Work to complete:
Given the listing below, write out exactly the lines starting with the line that has "timing;Worst Hold Slack;376.9;ps" and going on through the line that has "edfxtp_1 | 1568 |", both kept.
*** Exercise material Section Begins ***
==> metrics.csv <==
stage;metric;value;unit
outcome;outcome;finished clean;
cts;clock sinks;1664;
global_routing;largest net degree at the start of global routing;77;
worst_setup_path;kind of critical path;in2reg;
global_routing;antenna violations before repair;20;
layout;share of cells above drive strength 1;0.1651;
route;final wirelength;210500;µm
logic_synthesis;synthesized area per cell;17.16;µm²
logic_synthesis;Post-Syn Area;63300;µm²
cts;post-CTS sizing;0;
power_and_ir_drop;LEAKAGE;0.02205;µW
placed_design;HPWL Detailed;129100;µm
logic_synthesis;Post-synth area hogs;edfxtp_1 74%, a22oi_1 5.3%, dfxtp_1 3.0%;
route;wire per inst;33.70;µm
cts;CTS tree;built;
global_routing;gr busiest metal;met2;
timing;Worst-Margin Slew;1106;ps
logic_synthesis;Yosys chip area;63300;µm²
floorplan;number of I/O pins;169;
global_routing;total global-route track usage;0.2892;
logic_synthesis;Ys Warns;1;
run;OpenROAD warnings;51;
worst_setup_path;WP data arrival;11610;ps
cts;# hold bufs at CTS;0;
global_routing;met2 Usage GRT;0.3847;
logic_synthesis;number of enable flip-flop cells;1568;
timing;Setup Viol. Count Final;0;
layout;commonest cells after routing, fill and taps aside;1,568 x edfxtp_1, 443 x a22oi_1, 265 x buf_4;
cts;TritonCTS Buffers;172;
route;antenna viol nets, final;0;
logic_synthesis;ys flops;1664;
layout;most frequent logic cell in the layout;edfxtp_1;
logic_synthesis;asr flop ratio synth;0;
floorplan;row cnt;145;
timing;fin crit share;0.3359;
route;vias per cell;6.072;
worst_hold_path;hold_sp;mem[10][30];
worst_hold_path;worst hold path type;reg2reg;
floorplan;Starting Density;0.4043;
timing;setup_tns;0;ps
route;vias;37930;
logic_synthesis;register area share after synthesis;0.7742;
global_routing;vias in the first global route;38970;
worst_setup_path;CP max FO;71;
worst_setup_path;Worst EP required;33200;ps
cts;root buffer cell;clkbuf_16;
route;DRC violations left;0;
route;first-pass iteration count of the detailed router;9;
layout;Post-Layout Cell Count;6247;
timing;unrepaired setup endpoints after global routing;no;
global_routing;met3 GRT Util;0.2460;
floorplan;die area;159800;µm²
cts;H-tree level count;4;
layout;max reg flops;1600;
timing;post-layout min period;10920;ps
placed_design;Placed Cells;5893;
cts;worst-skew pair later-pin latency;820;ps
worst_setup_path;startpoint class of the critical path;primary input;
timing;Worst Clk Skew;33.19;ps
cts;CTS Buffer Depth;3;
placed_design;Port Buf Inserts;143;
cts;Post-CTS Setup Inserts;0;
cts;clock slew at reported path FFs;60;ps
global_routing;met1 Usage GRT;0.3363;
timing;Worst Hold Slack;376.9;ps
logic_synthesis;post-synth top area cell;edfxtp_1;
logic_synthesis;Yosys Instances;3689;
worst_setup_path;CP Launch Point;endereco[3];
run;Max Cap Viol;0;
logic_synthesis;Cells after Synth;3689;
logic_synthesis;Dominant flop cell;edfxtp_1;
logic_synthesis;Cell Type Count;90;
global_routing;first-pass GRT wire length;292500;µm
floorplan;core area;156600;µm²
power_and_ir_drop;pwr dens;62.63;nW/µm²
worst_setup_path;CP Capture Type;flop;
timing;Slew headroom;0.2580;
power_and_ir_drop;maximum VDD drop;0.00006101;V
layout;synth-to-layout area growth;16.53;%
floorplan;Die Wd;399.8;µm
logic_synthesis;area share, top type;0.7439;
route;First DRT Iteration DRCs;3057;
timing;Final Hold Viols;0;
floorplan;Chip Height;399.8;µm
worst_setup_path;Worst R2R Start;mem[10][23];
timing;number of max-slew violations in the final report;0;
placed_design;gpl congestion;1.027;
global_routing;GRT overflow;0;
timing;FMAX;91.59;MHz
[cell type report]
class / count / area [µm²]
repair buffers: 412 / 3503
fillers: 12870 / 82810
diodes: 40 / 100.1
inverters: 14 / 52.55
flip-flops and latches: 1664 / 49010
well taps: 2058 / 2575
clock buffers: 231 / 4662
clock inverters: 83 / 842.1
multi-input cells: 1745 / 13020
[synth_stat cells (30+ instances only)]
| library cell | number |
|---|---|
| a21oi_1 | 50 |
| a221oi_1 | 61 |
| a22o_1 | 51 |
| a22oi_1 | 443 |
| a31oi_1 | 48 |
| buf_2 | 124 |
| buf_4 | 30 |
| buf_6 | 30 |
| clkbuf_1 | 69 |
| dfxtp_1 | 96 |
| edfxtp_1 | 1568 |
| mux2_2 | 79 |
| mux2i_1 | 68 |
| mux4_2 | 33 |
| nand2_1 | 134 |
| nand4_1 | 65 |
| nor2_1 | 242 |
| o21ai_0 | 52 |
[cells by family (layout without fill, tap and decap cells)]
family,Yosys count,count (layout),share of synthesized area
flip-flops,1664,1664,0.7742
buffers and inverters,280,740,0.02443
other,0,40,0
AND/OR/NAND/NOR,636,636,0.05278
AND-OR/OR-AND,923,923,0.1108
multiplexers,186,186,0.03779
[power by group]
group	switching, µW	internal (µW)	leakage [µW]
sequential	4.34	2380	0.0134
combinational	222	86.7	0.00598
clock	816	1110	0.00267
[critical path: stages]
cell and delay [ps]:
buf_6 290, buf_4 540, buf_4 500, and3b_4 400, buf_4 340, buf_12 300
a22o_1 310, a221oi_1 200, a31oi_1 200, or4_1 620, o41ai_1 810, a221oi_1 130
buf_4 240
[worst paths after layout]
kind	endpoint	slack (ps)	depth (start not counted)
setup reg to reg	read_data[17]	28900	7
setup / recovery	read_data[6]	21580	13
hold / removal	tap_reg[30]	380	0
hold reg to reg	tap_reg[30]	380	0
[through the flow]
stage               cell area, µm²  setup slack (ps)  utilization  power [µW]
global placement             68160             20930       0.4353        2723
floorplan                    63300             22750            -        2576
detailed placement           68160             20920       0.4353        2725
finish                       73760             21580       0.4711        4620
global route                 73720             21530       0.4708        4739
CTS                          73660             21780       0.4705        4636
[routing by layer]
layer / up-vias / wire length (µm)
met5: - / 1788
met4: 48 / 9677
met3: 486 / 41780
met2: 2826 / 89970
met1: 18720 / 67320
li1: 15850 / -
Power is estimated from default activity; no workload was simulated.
<file path="./config.mk">
export PLATFORM = sky130hd
export DESIGN_NAME = ps2_master
export DESIGN_NICKNAME = ps2_master
export VERILOG_FILES = /design/flow/design.v
export SDC_FILE = /design/flow/constraint.sdc
export NUM_CORES = 4
export LEC_CHECK = 1
export CORE_UTILIZATION = 40
</file>
<file path="./constraint.sdc">
current_design ps2_master

set clk_period 1.7
set clk_io_pct 0.2

create_clock -name clk0 -period $clk_period [get_ports {i_ps2_clk}]
create_clock -name clk1 -period $clk_period [get_ports {i_sys_clk}]

set non_clock_inputs [all_inputs -no_clocks]
set_input_delay [expr $clk_period * $clk_io_pct] -clock clk0 $non_clock_inputs
set_output_delay [expr $clk_period * $clk_io_pct] -clock clk0 [all_outputs]
</file>
<file path="./design.v">
module ps2_master
(	
    input wire        i_sys_clk,       
    input wire        i_ps2_clk,       
    input wire        i_sys_rst_n,     
    input wire        i_tx_en,         
    input wire [7:0]  i_tx_data,       
    output reg        o_rx_en,         
    output wire [7:0] o_rx_data,       
    inout wire        o_ps2_clk,       
    inout wire        o_ps2_data       
);
reg [3:0]  tx_fsm_state;              
reg [3:0]  prev_tx_state;             
reg [29:0] low_valid_shift;           
reg [7:0]  tx_data_buffer;            
reg        serial_tx_data;            
wire       parity_bit;                
wire       clk_out_enable;            
reg        prev_ps2_clk;              
reg        rx_start_detect;           
reg [3:0]  rx_fsm_state;              
reg [7:0]  rx_data_buffer;            
reg        rx_parity_reg;             
assign parity_bit = ~(^tx_data_buffer);
assign clk_out_enable = (rx_fsm_state != 0 || tx_fsm_state != 0 || low_valid_shift != 0);
assign o_ps2_clk = (clk_out_enable) ? ((low_valid_shift != 0) ? 1'b0 : i_ps2_clk) : 1'bz;
assign o_ps2_data = (rx_fsm_state == 12) ? 1'b0 :      
                   (tx_fsm_state != 0) ? serial_tx_data : 1'bz;   
assign o_rx_data = rx_data_buffer;   
always @(negedge i_sys_clk or negedge i_sys_rst_n) begin
    if (!i_sys_rst_n) begin
        prev_tx_state <= 0;
        low_valid_shift <= 0;
    end else begin
        prev_tx_state <= tx_fsm_state;   
        low_valid_shift <= {low_valid_shift[28:0], 
                          ((prev_tx_state == 11) && (tx_fsm_state == 0))};
    end
end
always @(posedge i_ps2_clk or negedge i_sys_rst_n) begin
    if (!i_sys_rst_n) begin
        prev_ps2_clk <= 1;
        rx_start_detect <= 0;
    end else begin
        prev_ps2_clk <= o_ps2_clk;   
        rx_start_detect <= (rx_fsm_state == 0) ? 
                         ((o_ps2_clk == 0 && tx_fsm_state == 0) ? 1 : 0) : 0;
    end
end
always @(negedge i_ps2_clk or negedge i_sys_rst_n) begin
    if (!i_sys_rst_n) begin
        tx_data_buffer <= 0;
    end else begin
        tx_data_buffer <= i_tx_en ? i_tx_data : tx_data_buffer;
    end
end
always @(negedge i_ps2_clk or negedge i_sys_rst_n) begin
    if (!i_sys_rst_n) begin
        tx_fsm_state <= 0;
        serial_tx_data <= 1;   
    end else begin
        case (tx_fsm_state)
            0: begin
                serial_tx_data <= 1;
                tx_fsm_state <= i_tx_en ? 1 : 0;
            end
            1: begin
                serial_tx_data <= 0;   
                tx_fsm_state <= 2;
            end
            2: begin serial_tx_data <= tx_data_buffer[0]; tx_fsm_state <= 3; end
            3: begin serial_tx_data <= tx_data_buffer[1]; tx_fsm_state <= 4; end
            4: begin serial_tx_data <= tx_data_buffer[2]; tx_fsm_state <= 5; end
            5: begin serial_tx_data <= tx_data_buffer[3]; tx_fsm_state <= 6; end
            6: begin serial_tx_data <= tx_data_buffer[4]; tx_fsm_state <= 7; end
            7: begin serial_tx_data <= tx_data_buffer[5]; tx_fsm_state <= 8; end
            8: begin serial_tx_data <= tx_data_buffer[6]; tx_fsm_state <= 9; end
            9: begin serial_tx_data <= tx_data_buffer[7]; tx_fsm_state <= 10; end
            10: begin
                serial_tx_data <= parity_bit;
                tx_fsm_state <= 11;
            end
            11: begin
                serial_tx_data <= 0;   
                tx_fsm_state <= 0;
            end
        endcase
    end
end
always @(negedge i_ps2_clk or negedge i_sys_rst_n) begin
    if (!i_sys_rst_n) begin
        rx_fsm_state <= 0;
        rx_data_buffer <= 0;
        rx_parity_reg <= 0;
        o_rx_en <= 0;
    end else begin
        o_rx_en <= 0;   
        case (rx_fsm_state)
            0: begin
                rx_data_buffer <= 0;
                rx_parity_reg <= 0;
                if (rx_start_detect) rx_fsm_state <= 1;
            end
            1: begin
                rx_fsm_state <= (o_ps2_data == 0) ? 2 : 0;
            end
            2: begin rx_data_buffer[0] <= o_ps2_data; rx_parity_reg <= o_ps2_data; rx_fsm_state <= 3; end
            3: begin rx_data_buffer[1] <= o_ps2_data; rx_parity_reg <= rx_parity_reg ^ o_ps2_data; rx_fsm_state <= 4; end
            4: begin rx_data_buffer[2] <= o_ps2_data; rx_parity_reg <= rx_parity_reg ^ o_ps2_data; rx_fsm_state <= 5; end
            5: begin rx_data_buffer[3] <= o_ps2_data; rx_parity_reg <= rx_parity_reg ^ o_ps2_data; rx_fsm_state <= 6; end
            6: begin rx_data_buffer[4] <= o_ps2_data; rx_parity_reg <= rx_parity_reg ^ o_ps2_data; rx_fsm_state <= 7; end
            7: begin rx_data_buffer[5] <= o_ps2_data; rx_parity_reg <= rx_parity_reg ^ o_ps2_data; rx_fsm_state <= 8; end
            8: begin rx_data_buffer[6] <= o_ps2_data; rx_parity_reg <= rx_parity_reg ^ o_ps2_data; rx_fsm_state <= 9; end
            9: begin rx_data_buffer[7] <= o_ps2_data; rx_parity_reg <= rx_parity_reg ^ o_ps2_data; rx_fsm_state <= 10; end
            10: begin
                rx_fsm_state <= (~rx_parity_reg == o_ps2_data) ? 11 : 11;   
            end
            11: begin
                rx_fsm_state <= (o_ps2_data == 0) ? 12 : 12;   
            end
            12: begin
                o_rx_en <= 1;   
                rx_fsm_state <= 13;
            end
            13: rx_fsm_state <= 0;
        endcase
    end
end
endmodule
</file>
<file path="./run.sh">
#!/bin/bash
# OpenROAD 26Q1-2900-gdf79404cd8, Yosys 0.63+post, stock flow scripts
make -C /OpenROAD-flow-scripts/flow DESIGN_CONFIG=/design/flow/config.mk WORK_HOME=/design/flow/orfs finish
</file>
==> flow_results.org <==
* Flow results

** Synthesis
- The synthesis report lists the Yosys warning total as 3.
- The synthesized design contains 0 enable-type register cells.
- Per the post-synthesis report, the number of cells in the design is 182.
- Before any placement, the netlist area is recorded as 2320 um2.
- The synthesized netlist devotes 8.52% of its cell area to compound gates.
- Per the synthesis report, the simple-gate share of the synthesized area is 12.4%.
- Synth mux share :: 6.69%
- Average footprint of a synthesized cell :: 12.7 um2
- Sequential area share after synthesis :: 65.9%
- Post-synth ARST share :: 100%
- Dominant register cell :: sky130_fd_sc_hd__dfrtn_1
- Main logic family after synthesis :: simple AND/OR/NAND/NOR gates
- In the synthesis report, Yosys lists the chip area as 2320 um2.
- Xor+xnor area frac :: 3.45%
- Cell total in the yosys stat output :: 182
- After synthesis the netlist holds a flip-flop and latch count of 61.
- Cell variety after synth :: 41
- Fraction of the mapped netlist area in adder cells :: 0%

** Status
- The flow did not finish.
- Log Error :: [error] [KeplerFormal.cpp:679] Workflow failed: Iso has multiple drivers: .o_ps2_clk0, _159_.Y0
- It got as far as clock tree synthesis (4_1_cts) and failed there.

** Floorplan
- At the floorplan stage, the core utilization is reported as 41.9%.
- According to the floorplan report, the die height is 78.2 um.
- Die extent in x :: 78.2 um
- Std-Cell Rows :: 27
- IO Pins :: 23

** Placed design
- Post-Place Cells :: 291
- Post-placement worst setup slack :: -0.607 ns
- Placer congestion estimate :: 0.765
- Number of buffers inserted by port buffering :: 19
- Note, the detailed placer reported a final HPWL of 2.77 mm.
- Area after DPL :: 2850 um2

** Clock tree
- Number of instances resized during post-cts repair :: 36
- Buffers added to address setup during post-CTS repair amount to 6.
- Buffers inserted to repair hold after CTS numbered 1.
## synth_stat cells, types with 3 or more instances
cell                       count  area [um2]
sky130_fd_sc_hd__nor2_1       14        52.6
sky130_fd_sc_hd__inv_1         6        22.5
sky130_fd_sc_hd__dfrtn_1      59        1480
sky130_fd_sc_hd__nor3_1        5        25.0
sky130_fd_sc_hd__mux2_2       10         113
sky130_fd_sc_hd__buf_2         3        15.0
sky130_fd_sc_hd__nand2_1      14        52.6
sky130_fd_sc_hd__o21ai_0       7        35.0
sky130_fd_sc_hd__nor4_1        6        37.5
sky130_fd_sc_hd__a21oi_1       7        35.0
sky130_fd_sc_hd__nor2b_1       3        18.8
sky130_fd_sc_hd__clkbuf_1      8        30.0
## per-stage QoR
step / hold slack (ns) / setup TNS [ns] / utilization (%)
3_5_place_dp: 0.219 / -9.39 / 51.4
3_3_place_gp: 0.219 / -9.19 / 51.4
2_1_floorplan: 0.0444 / -1.94 / -
## cell families after synthesis
kind of cell,after synthesis
AOI/OAI and AO/OA,29
xor gates and xnor gates,6
buffers and inverters,18
DFF,61
muxes,13
and+or+nand+nor,55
*** Exercise material Section Ends ***
Written response:
timing;Worst Hold Slack;376.9;ps
logic_synthesis;post-synth top area cell;edfxtp_1;
logic_synthesis;Yosys Instances;3689;
worst_setup_path;CP Launch Point;endereco[3];
run;Max Cap Viol;0;
logic_synthesis;Cells after Synth;3689;
logic_synthesis;Dominant flop cell;edfxtp_1;
logic_synthesis;Cell Type Count;90;
global_routing;first-pass GRT wire length;292500;µm
floorplan;core area;156600;µm²
power_and_ir_drop;pwr dens;62.63;nW/µm²
worst_setup_path;CP Capture Type;flop;
timing;Slew headroom;0.2580;
power_and_ir_drop;maximum VDD drop;0.00006101;V
layout;synth-to-layout area growth;16.53;%
floorplan;Die Wd;399.8;µm
logic_synthesis;area share, top type;0.7439;
route;First DRT Iteration DRCs;3057;
timing;Final Hold Viols;0;
floorplan;Chip Height;399.8;µm
worst_setup_path;Worst R2R Start;mem[10][23];
timing;number of max-slew violations in the final report;0;
placed_design;gpl congestion;1.027;
global_routing;GRT overflow;0;
timing;FMAX;91.59;MHz
[cell type report]
class / count / area [µm²]
repair buffers: 412 / 3503
fillers: 12870 / 82810
diodes: 40 / 100.1
inverters: 14 / 52.55
flip-flops and latches: 1664 / 49010
well taps: 2058 / 2575
clock buffers: 231 / 4662
clock inverters: 83 / 842.1
multi-input cells: 1745 / 13020
[synth_stat cells (30+ instances only)]
| library cell | number |
|---|---|
| a21oi_1 | 50 |
| a221oi_1 | 61 |
| a22o_1 | 51 |
| a22oi_1 | 443 |
| a31oi_1 | 48 |
| buf_2 | 124 |
| buf_4 | 30 |
| buf_6 | 30 |
| clkbuf_1 | 69 |
| dfxtp_1 | 96 |
| edfxtp_1 | 1568 |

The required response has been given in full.